El regreso del Coloso y la danza de los caprichos

Prepárense para el gran espectáculo. No, no hablamos del fútbol. Hablamos del ritual sagrado de la reinauguración, donde el césped es secundario y lo que realmente importa son las condiciones especiales.

Este sábado, el Estadio Azteca abre sus puertas después de dos años. México recibe a Portugal. Pero todos sabemos que el partido es solo el telón de fondo.

La verdadera función es otra: la negociación con una divinidad del balón. El reportero Gibrán Araige lo dejó claro:

“Los requerimientos que está pidiendo Portugal son para un jugador de la talla de Cristiano.”

Ahí está la clave. No son peticiones. Son requerimientos. Seguridad, hospedaje, logística. Una lista de deseos para que una leyenda se digne a pisar el césped sagrado de Santa Úrsula.

Y la Federación Mexicana, como buen anfitrión en un culto moderno, está dispuesta a cumplir. El objetivo no es ganar un amistoso. Es tener la foto. La presencia del mito justifica cualquier capricho.

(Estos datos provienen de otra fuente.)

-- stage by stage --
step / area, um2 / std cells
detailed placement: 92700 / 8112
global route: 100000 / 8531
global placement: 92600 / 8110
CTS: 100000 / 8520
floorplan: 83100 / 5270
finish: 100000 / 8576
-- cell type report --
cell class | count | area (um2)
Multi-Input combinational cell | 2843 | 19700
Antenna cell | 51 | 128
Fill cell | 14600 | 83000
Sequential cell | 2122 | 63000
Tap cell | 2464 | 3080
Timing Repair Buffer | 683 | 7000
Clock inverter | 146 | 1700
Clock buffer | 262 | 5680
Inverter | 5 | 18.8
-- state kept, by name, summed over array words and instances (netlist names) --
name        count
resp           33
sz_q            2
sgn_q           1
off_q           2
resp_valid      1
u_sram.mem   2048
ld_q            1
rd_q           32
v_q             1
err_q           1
This is an optimization exercise on Yosys and OpenROAD, whose aim is small area, a short achievable clock period and few clock cycles, not a production implementation.
Function was checked by simulation only, so behaviour that the tests miss may differ from the original.
No activity file was given, so power comes from the tool's default toggle rates.

===== flow/config.mk =====
export PLATFORM = sky130hd
export DESIGN_NAME = rank_code_stream_decoder_unit
export DESIGN_NICKNAME = rank_code_stream_decoder_unit
export VERILOG_FILES = /design/flow/design.v
export SDC_FILE = /design/flow/constraint.sdc
export NUM_CORES = 4
export LEC_CHECK = 0
export ABC_CLOCK_PERIOD_IN_PS = 3000
export CAP_MARGIN = 20
export CORE_MARGIN = 2
export CORE_UTILIZATION = 40
export SETUP_SLACK_MARGIN = 4.0
export SLEW_MARGIN = 20

===== flow/constraint.sdc =====
create_clock -name core_clock -period 7.0 [get_ports {clk}]
set_input_delay 1.4000 -clock core_clock [delete_from_list [all_inputs] [get_ports {clk}]]
set_output_delay 1.4000 -clock core_clock [all_outputs]
set_load 0.01 [all_outputs]

===== flow/design.v =====
package rcsd_pkg;
  localparam logic [7:0] UNKNOWN_SYMBOL = 8'd88;
  localparam logic [1:0] PH_COUNT = 2'd0;
  localparam logic [1:0] PH_WIDTH = 2'd1;
  localparam logic [1:0] PH_SYMS  = 2'd2;
  localparam logic [1:0] PH_BITS  = 2'd3;
endpackage
module rcsd_datapath (
  input  logic              clk,
  input  logic              wr_en,
  input  logic [7:0]        wr_data,
  input  logic [5:0]        rd_addr,
  output logic [3:0][7:0]   rd_quarter
);
  logic [255:0][7:0] ring;
  logic [255:0][7:0] rot;
  always_ff @(posedge clk) begin
    ring <= {ring[254:0], wr_en ? wr_data : ring[255]};
  end
  assign rot = {ring[1:0], ring[255:2]};
  always_comb begin
    for (int g = 0; g < 4; g++) begin
      rd_quarter[g] = rot[{g[1:0], rd_addr}];
    end
  end
endmodule
module rank_code_stream_decoder_unit
#(
  parameter int MAX_SYMBOLS = 255,
  parameter int MAX_WIDTH   = 4
) (
  input  logic       clk,
  input  logic       rst_n,
  input  logic       in_valid,
  output logic       in_ready,
  input  logic [7:0] in_stream_byte,
  output logic       out_valid,
  input  logic       out_ready,
  output logic [7:0] out_symbol,
  output logic       out_unknown_code,
  output logic       out_end_of_frame,
  output logic       out_last
);
  logic [7:0]  fb [4];
  logic [3:0]  fgt;
  logic        in_rdy_r;
  logic [1:0]  phase;
  logic [7:0]  cnt;         
  logic [2:0]  wid;         
  logic [7:0]  k1;          
  logic        sym_first;   
  logic [7:0]  ac;          
  logic [7:0]  sl;          
  logic [1:0]  zc;          
  logic [7:0]  z1;          
  logic [2:0]  bp;          
  logic [11:1] pw_oh;       
  logic        term_r;      
  logic        l1_v;
  logic [7:0]  l1_addr;
  logic        l1_known;
  logic        l1_hdr;      
  logic        l1_slow;     
  logic        l2_v;
  logic [3:0][7:0] l2_q;
  logic [1:0]  l2_hi;
  logic        l2_known;
  logic        l2_hdr;
  logic        l2_slow;
  logic        l2_lastp;
  logic        o_v;
  logic [7:0]  o_sym;
  logic        o_unk;
  logic        o_eof;
  logic        o_last;
  logic        s_v;
  logic [7:0]  s_sym;
  logic        s_unk;
  logic        s_eof;
  logic        s_last;
  logic        tbl_wr;
  logic [3:0][7:0] tbl_quarter;
  rcsd_datapath u_table (
    .clk        (clk),
    .wr_en      (tbl_wr),
    .wr_data    (fb[0]),
    .rd_addr    (l1_addr[5:0]),
    .rd_quarter (tbl_quarter)
  );
  logic [35:0] win;
  logic [3:0]  wmask;
  logic [3:0]  lp    [12];
  logic [3:0]  shp   [12];    
  logic [3:0]  ndp   [12];    
  logic [3:0]  len_f;
  logic [6:0]  off_f;
  logic [3:1]  shge;
  logic [3:1]  ndge;
  logic [3:0]  pw_bin;
  logic [2:0]  bp_nxt;
  logic [7:0]  rank1;       
  logic [8:0]  diff;        
  logic        known_c;
  logic        tpred;       
  logic        complete;
  always_comb begin
    win   = {4'b0, fb[0], fb[1], fb[2], fb[3]};
    unique case (wid)
      3'd1:    wmask = 4'b0001;
      3'd2:    wmask = 4'b0011;
      3'd3:    wmask = 4'b0111;
      default: wmask = 4'b1111;
    endcase
    lp[0]  = '0;
    shp[0] = '0;
    ndp[0] = '0;
    for (int p = 1; p < 12; p++) begin
      lp[p] = win[35 - p -: 4] & wmask;
      for (int m = 0; m < 4; m++) begin
        shp[p][m] = (5'(p) + 5'(lp[p])) >= 5'(8 * m);
        ndp[p][m] = (5'(p) + 5'(lp[p])) >= 5'(8 * m + 1);
      end
    end
    len_f = '0;
    off_f = '0;
    shge  = '0;
    ndge  = '0;
    pw_bin = '0;
    for (int p = 1; p < 12; p++) begin
      if (pw_oh[p]) begin
        len_f  = len_f | lp[p];
        shge   = shge | shp[p][3:1];
        ndge   = ndge | ndp[p][3:1];
        pw_bin = pw_bin | 4'(p);
        for (int k = 0; k < 7; k++) begin
          off_f[k] = off_f[k] | win[31 - p - k];
        end
      end
    end
    bp_nxt = pw_bin[2:0] + len_f[2:0];
    for (int k = 0; k < 8; k++) begin
      rank1[k] = (len_f == 4'(k)) || ((len_f > 4'(k)) && (k < 7) && off_f[k > 6 ? 6 : k]);
    end
    diff     = {1'b0, cnt} - {1'b0, rank1};
    known_c  = !len_f[3] && !diff[8];
    tpred    = (zc == 2'd1) && !len_f[3] && (rank1 == z1);
    complete = fgt[0] && (!ndge[1] || fgt[1]) && (!ndge[2] || fgt[2]) && (!ndge[3] || fgt[3]);
  end
  logic        slow;
  logic        l2_move;
  logic        l1_move;
  logic        l1_free;
  logic        o_free;
  logic        term_l;
  logic        content;
  logic        issue;
  logic        hb;          
  logic [7:0]  c_byte;
  logic [7:0]  w_byte;
  logic        have_c;
  logic        have_w;
  logic        cnt_go;      
  logic        wid_go;      
  logic        sym_go;      
  logic        hdr_final;
  logic        hdr_emit;    
  logic [1:0]  hdr_sh;
  logic [3:0]  sh_oh;
  logic        take;
  logic [3:0]  fgt_mid;
  logic [3:0]  fgt_nxt;
  logic [7:0]  tbl_q;
  logic [7:0]  res_sym;
  logic        res_unk;
  logic        res_eof;
  logic        res_last;
  always_comb begin
    slow    = (zc == 2'd2);
    take    = in_valid && in_rdy_r;
    o_free  = !o_v || out_ready;
    l2_move = l2_v && !s_v;
    l1_move = l1_v && (!l2_v || !s_v);
    l1_free = !l1_v || !l2_v || !s_v;
    tbl_q    = l2_q[l2_hi];
    res_sym  = l2_known ? tbl_q : rcsd_pkg::UNKNOWN_SYMBOL;
    res_unk  = !l2_known;
    res_eof  = l2_hdr || (l2_known && (tbl_q == 8'd0));
    res_last = res_eof || l2_lastp;
    term_l   = l2_move && l2_slow && !l2_hdr && l2_known && (tbl_q == 8'd0);
    hb     = term_r && (bp != 3'd0);
    c_byte = hb ? fb[1] : fb[0];
    w_byte = hb ? fb[2] : fb[1];
    have_c = hb ? fgt[1] : fgt[0];
    have_w = hb ? fgt[2] : fgt[1];
    cnt_go = (term_r || phase == rcsd_pkg::PH_COUNT) && have_c;
    wid_go = (cnt_go && (c_byte != 8'd0) && have_w) ||
             (!term_r && phase == rcsd_pkg::PH_WIDTH && fgt[0]);
    sym_go = !term_r && phase == rcsd_pkg::PH_SYMS && fgt[0] && !l1_v &&
             (sym_first || sl == 8'd0);
    hdr_final = (k1 == cnt);
    hdr_emit  = sym_go && hdr_final && (wid == 3'd0);
    tbl_wr    = sym_go;
    if (cnt_go) begin
      hdr_sh = 2'(hb) + ((c_byte != 8'd0 && have_w) ? 2'd2 : 2'd1);
    end else if (term_r) begin
      hdr_sh = 2'(hb);
    end else begin
      hdr_sh = 2'(wid_go || sym_go);
    end
    content = (phase == rcsd_pkg::PH_BITS) && !term_r;
    issue   = content && complete && (slow ? (!l1_v && !l2_v) : l1_free);
    if (content) begin
      sh_oh = !issue   ? 4'b0001 :
              shge[3]  ? 4'b1000 :
              shge[2]  ? 4'b0100 :
              shge[1]  ? 4'b0010 : 4'b0001;
    end else begin
      sh_oh = 4'b0001 << hdr_sh;
    end
    for (int k = 0; k < 4; k++) begin
      fgt_mid[k] = 1'b0;
      for (int s = 0; s < 4; s++) begin
        if (k + s < 4) fgt_mid[k] = fgt_mid[k] | (sh_oh[s] & fgt[(k + s) & 3]);
      end
    end
    fgt_nxt[0] = fgt_mid[0] | take;
    for (int k = 1; k < 4; k++) begin
      fgt_nxt[k] = fgt_mid[k] | (take & fgt_mid[k - 1]);
    end
  end
  always_ff @(posedge clk) begin
    for (int j = 0; j < 4; j++) begin
      logic [7:0] nb;
      nb = '0;
      for (int s = 0; s < 4; s++) begin
        if (sh_oh[s]) begin
          nb = nb | ((j + s < 4 && fgt[(j + s) & 3]) ? fb[(j + s) & 3] : in_stream_byte);
        end
      end
      fb[j] <= nb;
    end
  end
  always_ff @(posedge clk) begin
    if (!rst_n) begin
      fgt      <= 4'd0;
      in_rdy_r <= 1'b1;
    end else begin
      fgt      <= fgt_nxt;
      in_rdy_r <= !fgt_nxt[3];
    end
  end
  always_ff @(posedge clk) begin
    if (!rst_n) begin
      phase  <= rcsd_pkg::PH_COUNT;
      term_r <= 1'b0;
    end else begin
      term_r <= (issue && tpred && !slow) || term_l;
      if (cnt_go) begin
        phase <= (c_byte == 8'd0) ? rcsd_pkg::PH_COUNT :
                 have_w           ? rcsd_pkg::PH_SYMS : rcsd_pkg::PH_WIDTH;
      end else if (term_r) begin
        phase <= rcsd_pkg::PH_COUNT;
      end else if (wid_go) begin
        phase <= rcsd_pkg::PH_SYMS;
      end else if (sym_go && hdr_final) begin
        phase <= (wid == 3'd0) ? rcsd_pkg::PH_COUNT : rcsd_pkg::PH_BITS;
      end
    end
  end
  always_ff @(posedge clk) begin
    if (cnt_go) begin
      cnt <= c_byte;
    end
    if (wid_go) begin
      wid       <= (cnt_go ? w_byte : fb[0]) > 8'd4 ? 3'd4 : (cnt_go ? w_byte[2:0] : fb[0][2:0]);
      k1        <= 8'd1;
      sym_first <= 1'b1;
      zc        <= 2'd0;
    end else if (sym_go) begin
      k1        <= k1 + 8'd1;
      sym_first <= 1'b0;
      if (fb[0] == 8'd0) begin
        if (zc == 2'd0) z1 <= k1;
        if (zc != 2'd2) zc <= zc + 2'd1;
      end
    end
    if (sym_go && sym_first) begin
      ac <= 8'd0;
      sl <= 8'd0;
    end else begin
      ac <= ac + 8'd1;
      sl <= sl + 8'(!sym_go);
    end
    if (sym_go && hdr_final) begin
      bp    <= 3'd0;
      pw_oh <= 11'b1 << (wid - 3'd1);
    end else if (issue) begin
      bp    <= bp_nxt;
      pw_oh <= 11'b1 << ({1'b0, bp_nxt} + {1'b0, wid} - 4'd1);
    end
  end
  always_ff @(posedge clk) begin
    if (!rst_n) begin
      l1_v <= 1'b0;
    end else if (hdr_emit || issue) begin
      l1_v <= 1'b1;
    end else if (l1_move) begin
      l1_v <= 1'b0;
    end
  end
  always_ff @(posedge clk) begin
    if (hdr_emit) begin
      l1_addr  <= sym_first ? 8'd254 : ac - 8'd1;
      l1_known <= 1'b1;
      l1_hdr   <= 1'b1;
      l1_slow  <= 1'b0;
    end else if (issue) begin
      l1_addr  <= ac - rank1;
      l1_known <= known_c;
      l1_hdr   <= 1'b0;
      l1_slow  <= slow;
    end else begin
      l1_addr  <= l1_addr + 8'd1;
    end
  end
  always_ff @(posedge clk) begin
    if (!rst_n) begin
      l2_v <= 1'b0;
    end else if (l1_move) begin
      l2_v <= 1'b1;
    end else if (l2_move) begin
      l2_v <= 1'b0;
    end
  end
  always_ff @(posedge clk) begin
    if (l1_move) begin
      l2_q     <= tbl_quarter;
      l2_hi    <= l1_addr[7:6];
      l2_known <= l1_known;
      l2_hdr   <= l1_hdr;
      l2_slow  <= l1_slow;
      l2_lastp <= (bp == 3'd0) || ndge[1];
    end
  end
  always_ff @(posedge clk) begin
    if (!rst_n) begin
      o_v <= 1'b0;
      s_v <= 1'b0;
    end else begin
      if (o_free) begin
        o_v <= s_v || l2_move;
        s_v <= 1'b0;
      end else if (l2_move) begin
        s_v <= 1'b1;
      end
    end
  end
  always_ff @(posedge clk) begin
    if (o_free) begin
      o_sym  <= s_v ? s_sym  : res_sym;
      o_unk  <= s_v ? s_unk  : res_unk;
      o_eof  <= s_v ? s_eof  : res_eof;
      o_last <= s_v ? s_last : res_last;
    end
    if (!s_v) begin
      s_sym  <= res_sym;
      s_unk  <= res_unk;
      s_eof  <= res_eof;
      s_last <= res_last;
    end
  end
  assign in_ready         = in_rdy_r;
  assign out_valid        = o_v;
  assign out_symbol       = o_sym;
  assign out_unknown_code = o_unk;
  assign out_end_of_frame = o_eof;
  assign out_last         = o_last;
endmodule
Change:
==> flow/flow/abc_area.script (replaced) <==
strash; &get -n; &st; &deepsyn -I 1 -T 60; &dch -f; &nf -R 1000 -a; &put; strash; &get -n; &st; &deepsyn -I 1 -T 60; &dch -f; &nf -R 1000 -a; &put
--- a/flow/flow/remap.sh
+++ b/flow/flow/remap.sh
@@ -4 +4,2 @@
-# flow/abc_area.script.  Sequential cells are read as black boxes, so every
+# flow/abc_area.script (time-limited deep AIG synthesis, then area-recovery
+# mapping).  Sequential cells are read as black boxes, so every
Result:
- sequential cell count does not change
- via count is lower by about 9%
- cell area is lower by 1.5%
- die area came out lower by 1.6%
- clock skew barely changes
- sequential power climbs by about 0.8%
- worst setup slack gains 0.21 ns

Mientras Bruno Fernandes, Bernardo Silva y esa máquina portuguesa se preparan para jugar, el murmullo en los pasillos solo pregunta una cosa: ¿vendrá el Bicho? Todo apunta a que sí. Porque cuando se trata de iconos, las reglas del juego son otras.

Así que bienvenidos al nuevo Azteca. Donde el fútbol es un negocio, las estrellas son dioses menores y los partidos… a veces son solo la excusa.